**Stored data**
[Start of Attachment]

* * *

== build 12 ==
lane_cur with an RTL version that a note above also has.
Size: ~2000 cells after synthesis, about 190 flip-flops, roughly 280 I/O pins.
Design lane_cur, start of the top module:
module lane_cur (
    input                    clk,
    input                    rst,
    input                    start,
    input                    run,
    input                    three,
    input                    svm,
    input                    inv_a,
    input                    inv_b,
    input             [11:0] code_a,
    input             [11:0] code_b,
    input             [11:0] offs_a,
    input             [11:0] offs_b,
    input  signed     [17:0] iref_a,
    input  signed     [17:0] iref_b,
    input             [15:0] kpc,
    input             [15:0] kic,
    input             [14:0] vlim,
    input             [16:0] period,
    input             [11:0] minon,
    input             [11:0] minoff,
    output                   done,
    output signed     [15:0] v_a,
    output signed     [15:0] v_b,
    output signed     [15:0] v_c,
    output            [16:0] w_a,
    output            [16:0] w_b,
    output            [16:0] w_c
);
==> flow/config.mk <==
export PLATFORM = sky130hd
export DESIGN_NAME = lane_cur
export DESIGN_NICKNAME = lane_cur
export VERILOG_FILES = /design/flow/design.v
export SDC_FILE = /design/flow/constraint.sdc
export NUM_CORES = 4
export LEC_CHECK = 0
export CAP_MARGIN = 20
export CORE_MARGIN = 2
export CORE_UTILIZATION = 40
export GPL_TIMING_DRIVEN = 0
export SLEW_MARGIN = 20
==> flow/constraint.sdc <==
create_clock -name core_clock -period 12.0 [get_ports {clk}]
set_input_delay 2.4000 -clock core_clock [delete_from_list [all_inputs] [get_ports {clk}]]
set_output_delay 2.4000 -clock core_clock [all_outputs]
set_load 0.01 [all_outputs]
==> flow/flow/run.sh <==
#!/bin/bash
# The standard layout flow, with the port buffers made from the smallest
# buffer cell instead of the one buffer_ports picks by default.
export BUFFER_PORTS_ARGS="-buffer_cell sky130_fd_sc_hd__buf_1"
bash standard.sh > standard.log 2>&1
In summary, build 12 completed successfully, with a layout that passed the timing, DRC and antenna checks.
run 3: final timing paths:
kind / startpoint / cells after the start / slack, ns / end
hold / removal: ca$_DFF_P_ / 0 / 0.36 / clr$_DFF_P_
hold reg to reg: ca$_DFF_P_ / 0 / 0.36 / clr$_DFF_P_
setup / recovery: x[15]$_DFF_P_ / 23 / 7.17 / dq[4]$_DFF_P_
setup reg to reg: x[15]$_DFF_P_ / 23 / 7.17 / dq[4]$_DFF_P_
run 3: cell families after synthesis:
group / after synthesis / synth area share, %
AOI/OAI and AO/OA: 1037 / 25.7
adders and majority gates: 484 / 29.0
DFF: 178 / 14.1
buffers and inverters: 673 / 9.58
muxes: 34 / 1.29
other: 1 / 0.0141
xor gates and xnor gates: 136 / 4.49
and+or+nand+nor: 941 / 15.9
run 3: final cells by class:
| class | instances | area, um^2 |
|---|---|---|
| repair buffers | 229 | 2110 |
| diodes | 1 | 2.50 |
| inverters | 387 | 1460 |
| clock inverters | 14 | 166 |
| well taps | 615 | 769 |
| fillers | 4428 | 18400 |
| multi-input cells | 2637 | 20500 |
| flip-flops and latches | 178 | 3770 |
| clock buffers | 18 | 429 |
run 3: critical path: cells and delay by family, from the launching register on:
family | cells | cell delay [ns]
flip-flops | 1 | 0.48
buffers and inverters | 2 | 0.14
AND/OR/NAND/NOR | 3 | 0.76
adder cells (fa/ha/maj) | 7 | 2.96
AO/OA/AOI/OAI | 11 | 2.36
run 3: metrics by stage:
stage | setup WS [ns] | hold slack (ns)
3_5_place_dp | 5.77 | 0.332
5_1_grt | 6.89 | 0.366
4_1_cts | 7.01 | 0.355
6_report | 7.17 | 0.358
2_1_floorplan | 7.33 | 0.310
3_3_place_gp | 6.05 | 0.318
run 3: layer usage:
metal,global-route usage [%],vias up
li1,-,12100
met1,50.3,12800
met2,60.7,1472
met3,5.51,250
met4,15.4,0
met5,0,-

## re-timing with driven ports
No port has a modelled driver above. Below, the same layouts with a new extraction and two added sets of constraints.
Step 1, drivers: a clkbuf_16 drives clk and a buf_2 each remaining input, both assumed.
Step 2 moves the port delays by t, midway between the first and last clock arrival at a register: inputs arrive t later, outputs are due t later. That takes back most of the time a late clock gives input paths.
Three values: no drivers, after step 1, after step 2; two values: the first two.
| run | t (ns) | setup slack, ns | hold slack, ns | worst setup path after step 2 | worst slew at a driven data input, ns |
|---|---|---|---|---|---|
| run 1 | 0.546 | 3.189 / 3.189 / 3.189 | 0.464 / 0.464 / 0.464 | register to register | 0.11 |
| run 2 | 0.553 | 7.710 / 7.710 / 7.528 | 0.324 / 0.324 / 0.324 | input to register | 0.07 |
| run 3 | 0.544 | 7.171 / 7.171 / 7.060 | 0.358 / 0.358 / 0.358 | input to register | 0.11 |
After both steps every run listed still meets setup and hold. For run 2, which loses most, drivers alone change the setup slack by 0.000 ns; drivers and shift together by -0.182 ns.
What follows belongs to an exercise in optimizing a design on an open flow for small area, a short achievable clock period and few clock cycles; a production flow would make more cautious choices.
Function was checked by simulation only, so behaviour that the tests miss may differ from the original.
Power is estimated from default activity; no workload was simulated.

==> flow/design.v <==
module merge_buf (
    input  wire        clk,
    input  wire        rst,           
    input  wire        req_valid,
    output reg         req_ready,
    input  wire [1:0]  req_op,        
    input  wire [15:0] req_addr,      
    input  wire [63:0] req_wdata,
    input  wire [7:0]  req_wmask,     
    input  wire [7:0]  req_wpar,      
    output reg         rsp_valid,
    output reg  [63:0] rsp_data,
    output reg         rsp_poison,
    output reg         rsp_sbe,
    output reg         mem_en,
    output reg         mem_we,
    output reg  [15:0] mem_addr,
    output wire [71:0] mem_wdata,
    input  wire        mem_gnt,       
    input  wire [71:0] mem_rdata
);
    localparam [1:0] OP_WRITE   = 2'd0;
    localparam [1:0] OP_READ    = 2'd1;
    localparam [1:0] OP_BARRIER = 2'd2;
    localparam [511:0] HCOL = 512'hf8c73e3d3b372f1fe0d0c8c4c2c1b0a8a4a2a1989492918c8a898685837068646261585452514c4a49464543383432312c2a292625231c1a191615130e0d0b07;
    localparam [7:0] POISON_MASK = 8'h03;
    function [7:0] check_bits(input [63:0] d);
        integer i;
        begin
            check_bits = 8'h00;
            for (i = 0; i < 64; i = i + 1)
                if (d[i])
                    check_bits = check_bits ^ HCOL[8*i +: 8];
        end
    endfunction
    function [65:0] correct(input [63:0] cw, input [7:0] syn);
        reg [63:0] d;
        reg        sbe;
        integer i;
        begin
            d   = cw;
            sbe = 1'b0;
            for (i = 0; i < 64; i = i + 1)
                if (syn == HCOL[8*i +: 8]) begin
                    d[i] = ~d[i];
                    sbe  = 1'b1;
                end
            for (i = 0; i < 8; i = i + 1)
                if (syn == (8'h01 << i))
                    sbe = 1'b1;
            correct = {(syn != 8'h00) && !sbe, sbe, d};
        end
    endfunction
    function par_err(input [63:0] d, input [7:0] m, input [7:0] p);
        integer b;
        begin
            par_err = 1'b0;
            for (b = 0; b < 8; b = b + 1)
                if (m[b] && ((^d[8*b +: 8]) == p[b]))
                    par_err = 1'b1;
        end
    endfunction
    reg [15:0] e_addr;
    reg [63:0] e_data;
    reg [7:0]  e_mask;      
    reg        e_dirty;     
    reg        e_pois;      
    reg        ld_ent;      
    reg        ld_rsp;      
    reg        rd_wait;     
    wire e_full = &e_mask;
    wire hit    = (e_addr == req_addr);    
    assign mem_wdata = {check_bits(e_data) ^ (e_pois ? POISON_MASK : 8'h00), e_data};
    wire [65:0] rd_dec  = correct(mem_rdata[63:0], check_bits(mem_rdata[63:0]) ^ mem_rdata[71:64]);
    wire [63:0] rd_corr = rd_dec[63:0];
    wire        rd_sbe  = rd_dec[64];
    wire        rd_ded  = rd_dec[65];
    wire is_rd  = req_valid && (req_op == OP_READ);
    wire wperr  = par_err(req_wdata, req_wmask, req_wpar);
    wire busy   = e_dirty && !ld_ent;             
    wire rd_hold = rd_wait || (busy && !e_full);  
    wire rd_sel = req_op[0] && !rd_hold;
    always @(*) begin
        mem_en   = rd_sel ? req_valid : busy;
        mem_we   = !rd_sel && e_full;
        mem_addr = rd_sel ? req_addr : e_addr;
    end
    wire wb_gnt   = busy && e_full && mem_gnt;
    wire wb_now   = !rd_sel && wb_gnt;                       
    wire fill_now = !rd_sel && busy && !e_full && mem_gnt;   
    wire clean = !e_dirty || wb_gnt;
    always @(*) begin
        if (req_op[0])
            req_ready = mem_gnt && !rd_hold && !(hit && e_dirty);
        else
            req_ready = clean || (hit && !req_op[1]);
    end
    wire is_wr      = req_valid && (req_op == OP_WRITE);
    wire acc_wr_hit = is_wr && hit;
    wire acc_wr_new = is_wr && !hit && clean;
    wire acc_rd     = is_rd && req_ready;
    integer b;
    always @(posedge clk) begin
        rsp_data   <= rd_corr;
        rsp_poison <= rd_ded;
        rsp_sbe    <= rd_sbe;
    end
    always @(posedge clk) begin
        if (rst) begin
            e_mask    <= 8'h00;
            e_pois    <= 1'b0;
            e_dirty   <= 1'b0;
            ld_ent    <= 1'b0;
            ld_rsp    <= 1'b0;
            rd_wait   <= 1'b0;
            rsp_valid <= 1'b0;
        end else begin
            ld_ent    <= fill_now;
            ld_rsp    <= acc_rd;
            rsp_valid <= ld_rsp;
            rd_wait   <= is_rd && hit && e_dirty && !wb_now;
            if (wb_now)
                e_dirty <= 1'b0;
            if (ld_ent) begin
                for (b = 0; b < 8; b = b + 1)
                    if (!e_mask[b])
                        e_data[8*b +: 8] <= rd_corr[8*b +: 8];
                e_mask <= 8'hff;
                if (rd_ded)
                    e_pois <= 1'b1;
            end
            if (acc_wr_hit) begin
                for (b = 0; b < 8; b = b + 1)
                    if (req_wmask[b])
                        e_data[8*b +: 8] <= req_wdata[8*b +: 8];
                if (!ld_ent)
                    e_mask <= e_mask | req_wmask;
                e_dirty <= 1'b1;
                if (&req_wmask)
                    e_pois <= wperr;
                else if (wperr)
                    e_pois <= 1'b1;
            end
            if (acc_wr_new) begin
                e_addr  <= req_addr;
                e_data  <= req_wdata;
                e_mask  <= req_wmask;
                e_dirty <= 1'b1;
                e_pois  <= wperr;
            end
        end
    end
endmodule
export LEC_CHECK = 0
export CAP_MARGIN = 20
export CORE_MARGIN = 2
export CORE_UTILIZATION = 45
export CTS_BUF_LIST = sky130_fd_sc_hd__clkbuf_8
export SLEW_MARGIN = 20
create_clock -name core_clock -period 13.0 [get_ports {clk}]
standard.sh (not shown) runs the stock make flow with config.mk's settings and CLKGATE_MAP_FILE= SYNTH_SCRIPT=/design/flow/synth_recipe.tcl, a recipe that flattens the netlist after the stock synthesis.
==> flow/flow/run.sh <==
#!/bin/bash
# Standard layout, with plain buf_1 cells as the port buffers and timing repair aimed
# 6.5 ns below the clock period. make's full output goes to flow_make.log; ORFS's
# per-step logs stay under orfs/logs/.
set -euo pipefail
bash standard.sh "BUFFER_PORTS_ARGS=-buffer_cell sky130_fd_sc_hd__buf_1" "SETUP_SLACK_MARGIN=6.5" finish > flow_make.log 2>&1
The starting point completed without violations.
Testbench counts at the start, summed over its fixed seeds: cycles 131,111.
==> next run, changes <==
--- a/flow/design.v
+++ b/flow/design.v
@@ -75,13 +75,13 @@
     wire [63:0] rd_corr = rd_dec[63:0];
     wire        rd_sbe  = rd_dec[64];
     wire        rd_ded  = rd_dec[65];
     wire is_rd  = req_valid && (req_op == OP_READ);
     wire wperr  = par_err(req_wdata, req_wmask, req_wpar);
     wire busy   = e_dirty && !ld_ent;             
-    wire rd_hold = rd_wait || (busy && !e_full);  
+    wire rd_hold = rd_wait || (busy && !e_full && e_mask != 8'h0f);
     wire rd_sel = req_op[0] && !rd_hold;
     always @(*) begin
         mem_en   = rd_sel ? req_valid : busy;
         mem_we   = !rd_sel && e_full;
         mem_addr = rd_sel ? req_addr : e_addr;
     end
Critical path depth grows by 1.
Total power grows by about 12%.
Via count grows by about 4%.
Final cell count grows by about 1.3%.
Count of clock-buffer cells in the layout does not change.
Routed wire length grows by 9.3%.
Worst setup slack loses 43 ps.
Non-clock buffer count does not change.
Worst hold slack loses 13 ps.
Sequential share of layout area shrinks by 0.61 points.
Synthesized area grows by 2.4%.
Testbench counts after the change, summed over its fixed seeds: cycles 129,583.

==> separate check: timing with driven ports <==
No port has a modelled driver above. Below, the same layouts with a new extraction and two added sets of constraints.
Step 1 assumes that a clkbuf_16 drives the clock port and a buf_2 every other input.
Step 2 adds t to the input delays and takes it off the output delays; t is the mean of the earliest and latest rising clock arrival at the registers after step 1. Input paths then give back, and output paths get back, about the clock's delay inside the block.
Three values: ideal ports, drivers, drivers and shift; two values: the first two.
| run | t, ns | setup WS [ns] | worst setup path at the end | worst register clock-pin slew, ns |
|---|---|---|---|---|
| the first run | 0.512 | 6.540 / 6.497 / 6.458 | input to register | 0.11 / 0.11 |
| the second run | 0.516 | 6.497 / 6.475 / 6.127 | input to register | 0.12 / 0.12 |
After both steps every run listed still meets setup and hold. The setup slack of the second run, which loses most, moves by -0.022 ns with the drivers and by -0.370 ns with both steps.
Background: an optimization exercise with open tools, aiming at small area and a short achievable clock period. Do not read the settings as production practice.
The RTL was checked by simulation tests, not by an equivalence proof against the original design.
No activity file was given, so power comes from the tool's default toggle rates.

## welt_rx_flight
module welt_rx_flight (
    input  wire         clk,
    input  wire         rst,           
    input  wire         cfg_enc,       
    input  wire         in_valid,
    input  wire [255:0] in_data,       
    output reg          s_valid,
    output reg  [2:0]   s_kind,
    output reg          s_fwd,
    output reg          s_hfail,
    output reg          f_valid,
    output reg  [1:0]   f_result,
    output reg          f_crc_ok,
    output reg          f_hdr_ok,
    output reg  [15:0]  f_fseq,
    output reg          f_fill_next,
    output wire [15:0]  f_ack_seq,
    output wire         f_nak,
    output wire [1:0]   f_nak_rpl
);
    localparam [2:0] K_HEADER = 3'd0;
    localparam [2:0] K_DATA   = 3'd1;
    localparam [2:0] K_LINK   = 3'd2;
    localparam [2:0] K_FILL   = 3'd3;
    localparam [2:0] K_TAG    = 3'd4;
    localparam [2:0] K_SEAL   = 3'd5;
    localparam [1:0] R_ACCEPT  = 2'd0;
    localparam [1:0] R_EMPTY   = 2'd1;
    localparam [1:0] R_DISCARD = 2'd2;
    localparam [1:0] R_FAIL    = 2'd3;
    localparam [8:0] MAX_LEN = 9'd320;
    reg         v1;
    reg [255:0] d1;
    always @(posedge clk) begin
        v1 <= in_valid && !rst;
        d1 <= in_data;
    end
    reg [8:0]  rem;         
    reg        rem_nz;      
    reg [8:0]  rem_saved;   
    reg        saved_nz;    
    reg        hfail_seen;
    reg [15:0] ack_seq;
    reg [15:0] ack_seq_p1;  
    reg        nak;
    reg [1:0]  nak_rpl;
    reg [1:0]  last_rpl;    
    reg [4:0]  pos;         
    reg        fill_cur;    
    reg        restart;     
    reg [31:0] s;           
    wire [31:0] se = restart ? 32'h9a317c73 : s;    
    wire [31:0] s_next;     
    wire [15:0] hs;         
  ...
For scale: ~3000 cells after synthesis, ~430 flip-flops, about 310 I/O pins, ~32000 um^2 of cells after synthesis.
export LEC_CHECK = 0
export CAP_MARGIN = 20
export CORE_MARGIN = 2
export CORE_UTILIZATION = 50
export SLEW_MARGIN = 20
create_clock -name core_clock -period 10.0 [get_ports {clk}]
standard.sh (not shown) runs the stock make flow with config.mk's settings and CLKGATE_MAP_FILE= SYNTH_SCRIPT=/design/flow/synth_recipe.tcl, a recipe that flattens the netlist after the stock synthesis.
==> flow/flow/run.sh <==
#!/bin/bash
# Layout flow: the standard ORFS flow (standard.sh, unchanged synthesis),
# with ORFS settings passed through the environment:
#  - the port buffers that ORFS inserts on every input and output are
#    sky130_fd_sc_hd__buf_1 instead of ORFS's default pick (clkdlybuf4s50_1);
#  - ORFS's timing repair works to a setup slack margin of SETUP_SLACK_MARGIN ns;
set -euo pipefail
export BUFFER_PORTS_ARGS="-buffer_cell sky130_fd_sc_hd__buf_1"
export SETUP_SLACK_MARGIN=6.5
export POST_RESIZE_TCL="$(pwd)/flow/post_resize.tcl"
bash standard.sh > standard.log 2>&1
==> flow/flow/post_resize.tcl <==
# ORFS hook after the placement-stage repair_design (3_4_place_resized), before
# detailed placement legalizes: repair setup timing towards the margin too.
log_cmd repair_timing -setup -setup_margin 6.5 -repair_tns 100 -verbose
Then changed:
==> flow/run.sh (new file) <==
#!/bin/bash
# synth_recipe.tcl (not shown) runs the flow's synth.tcl, then flattens the netlist and writes it again
# the make line also repeats each setting of config.mk as NAME=value (left out here)
make -C /OpenROAD-flow-scripts/flow DESIGN_CONFIG=/design/flow/config.mk WORK_HOME=/design/flow/orfs CLKGATE_MAP_FILE= SYNTH_SCRIPT=/design/flow/synth_recipe.tcl finish
--- a/flow/config.mk
+++ b/flow/config.mk
@@ -7,5 +7,5 @@
 export LEC_CHECK = 0
-export CAP_MARGIN = 20
+export CAP_MARGIN = 40
 export CORE_MARGIN = 2
-export CORE_UTILIZATION = 50
-export SLEW_MARGIN = 20
+export CORE_UTILIZATION = 25
+export SLEW_MARGIN = 40
removed: flow/flow/run.sh
removed: flow/flow/post_resize.tcl
removed: flow/standard.sh
Non-clock buffer count grows by 78.
Cell count increases by 22%.
Global-route usage fell by 19 points.
Worst hold slack got worse by 0.036 ns.
Wire length came out higher by 28%.
Core utilization came out lower by 26 points.
Design area went up by 11%.
Die area rises by 98%.
Power increases by 7.6%.
Then changed:
==> flow/flow/run.sh (new file) <==
#!/bin/bash
# Layout flow: the standard ORFS flow (standard.sh, unchanged synthesis).
# The only change: the port buffers that ORFS inserts on every input and
# output are sky130_fd_sc_hd__buf_1 instead of ORFS's default pick
# (clkdlybuf4s50_1, a slow delay cell).  Clock, period and I/O constraints
# are the standard flow's own.
set -euo pipefail
export BUFFER_PORTS_ARGS="-buffer_cell sky130_fd_sc_hd__buf_1"
bash standard.sh > standard.log 2>&1
==> flow/standard.sh (new file) <==
#!/bin/bash
# synth_recipe.tcl (not shown) runs the flow's synth.tcl, then flattens the netlist and writes it again
# the make line also repeats each setting of config.mk as NAME=value (left out here)
make -C /OpenROAD-flow-scripts/flow DESIGN_CONFIG=/design/flow/config.mk WORK_HOME=/design/flow/orfs CLKGATE_MAP_FILE= SYNTH_SCRIPT=/design/flow/synth_recipe.tcl "${@:-finish}"
--- a/flow/config.mk
+++ b/flow/config.mk
@@ -7,5 +7,5 @@
 export LEC_CHECK = 0
-export CAP_MARGIN = 40
+export CAP_MARGIN = 0
 export CORE_MARGIN = 2
-export CORE_UTILIZATION = 25
-export SLEW_MARGIN = 40
+export CORE_UTILIZATION = 50
+export SLEW_MARGIN = 0
removed: flow/run.sh
Outcome: This time the run finished with max-capacitance violations, max-slew violations left; hold slack improves by 0.015 ns; global-route usage climbs by 21 points; combinational power decreases by about 5%; die area goes down by about 50%; design area falls by about 11%; via count climbs by 8.6%.
Then changed:
==> flow/flow/run.sh (replaced) <==
#!/bin/bash
# Layout flow: the standard ORFS flow (standard.sh, unchanged synthesis),
# with two placement/repair settings passed to ORFS through the environment:
#  - the port buffers that ORFS inserts on every input and output are
#    sky130_fd_sc_hd__buf_1 instead of the default pick (clkdlybuf4s50_1);
#  - timing repair works to a setup slack margin (SETUP_SLACK_MARGIN ns).
# The clock, its period and the I/O constraints are the standard flow's own.
set -euo pipefail
export BUFFER_PORTS_ARGS="-buffer_cell sky130_fd_sc_hd__buf_1"
export SETUP_SLACK_MARGIN=6.5
bash standard.sh > standard.log 2>&1
--- a/flow/config.mk
+++ b/flow/config.mk
@@ -7,5 +7,5 @@
 export LEC_CHECK = 0
-export CAP_MARGIN = 0
+export CAP_MARGIN = 40
 export CORE_MARGIN = 2
-export CORE_UTILIZATION = 50
-export SLEW_MARGIN = 0
+export CORE_UTILIZATION = 25
+export SLEW_MARGIN = 40
The new run finished clean.
Cell area went up by 8.7%.
Cell count went up by 21%.
Clock skew barely changes.
What follows belongs to an exercise in optimizing a design on an open flow for small area and a short achievable clock period; a production flow would make more cautious choices.
In this exercise RTL edits were held to simulation tests only and were not proved equivalent to the original.
No activity file was given, so power comes from the tool's default toggle rates.

==> flow/design.v, too long to show whole: its modules and the start of the top module <==
// module tscalar_exec: 2098 lines
// module tsx_fa: 4 lines
// module tsx_ha: 4 lines
module tscalar_exec (
    input  wire        clk,
    input  wire        rst,          
    input  wire        in_valid,
    input  wire [39:0] instr,        
    input  wire [31:0] rs_val,
    input  wire [31:0] rt_val,
    output reg         out_valid,
    output reg         out_we,       
    output reg  [4:0]  out_rd,
    output wire [31:0] out_wdata,
    output reg         out_we2,      
    output wire [31:0] out_wdata2,
    output reg         out_sat,      
    output reg         out_ill       
);
  // ...
==> flow/run.sh <==
#!/bin/bash
# synth_recipe.tcl (not shown) runs the flow's synth.tcl, then flattens the netlist and writes it again
# the make line also repeats each setting of config.mk as NAME=value (left out here)
make -C /OpenROAD-flow-scripts/flow DESIGN_CONFIG=/design/flow/config.mk WORK_HOME=/design/flow/orfs CLKGATE_MAP_FILE= SYNTH_SCRIPT=/design/flow/synth_recipe.tcl finish
==> flow/config.mk <==
export PLATFORM = sky130hd
export DESIGN_NAME = tscalar_exec
export DESIGN_NICKNAME = tscalar_exec
export VERILOG_FILES = /design/flow/design.v
export SDC_FILE = /design/flow/constraint.sdc
export NUM_CORES = 4
export LEC_CHECK = 0
export ABC_AREA = 1
export CAP_MARGIN = 20
export CORE_MARGIN = 2
export CORE_UTILIZATION = 50
export CTS_CLUSTER_DIAMETER = 30
export CTS_CLUSTER_SIZE = 8
export PLACE_DENSITY = 0.65
export SETUP_SLACK_MARGIN = 5
export SLEW_MARGIN = 20
export SYNTH_HIERARCHICAL = 1
==> flow/constraint.sdc <==
create_clock -name core_clock -period 10.5 [get_ports {clk}]
set_input_delay 2.1000 -clock core_clock [delete_from_list [all_inputs] [get_ports {clk}]]
set_output_delay 2.1000 -clock core_clock [all_outputs]
set_load 0.01 [all_outputs]
==> out/metrics.csv, run 1 <==
stage,metric,value,unit
status,status,finished clean,
timing,hold-worst-slack,330,ps
clocking,insertion_delay,520,ps
yosys,synth-main-ff-cell,dfxtp_1,
cells_and_area,seq_share,9.60,%
clocking,path_clk_slew,80,ps
worst_setup_path,r2r_start,r_a[19],
yosys,synth-seq-cells,185,
drt,wl_met3,25100,um
worst_setup_path,required,10880,ps
yosys,synth_top_area_share,24.3,%
yosys,synth_cell_types,55,
grt,grt_pass1_wl,249000,um
timing,fmax,0.181,GHz
grt,grt_max_degree,66,
yosys,netlist_top_cells_area,"fa_1, xor2_1, dfxtp_1",
cells_and_area,multi_input_area_share,75.7,%
worst_setup_path,crit_family,adder cells,
timing,tightest_slew,1170,ps
worst_setup_path,path_max_fanout,32,
worst_setup_path,r2r-end,o_s[4],
drt,dr_wl_met2,71600,um
yosys,synthTopCellsByCount,"nand2_1, xor2_1, o22ai_1",
clocking,cts_hold_buf,0,
worst_setup_path,critPathCaptureType,flip-flop,
drt,ant_nets,0,
cells_and_area,area_growth,8.57,%
clocking,h-tree-depth,4,
yosys,synth_mux_area_share,0,%
cells_and_area,most-common-layout-cells,"nand2_1, xor2_1, o22ai_1",
cells_and_area,postLayoutCoreUtil,54.7,%
floorplan,dieWidth,272,um
floorplan,die-area,73900,um^2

[End of Attachment]

Lines that contain "class" are the result; find them in the entries above and copy each one.

**PROBLEM SOLUTION**
run 3: final cells by class:
| class | instances | area, um^2 |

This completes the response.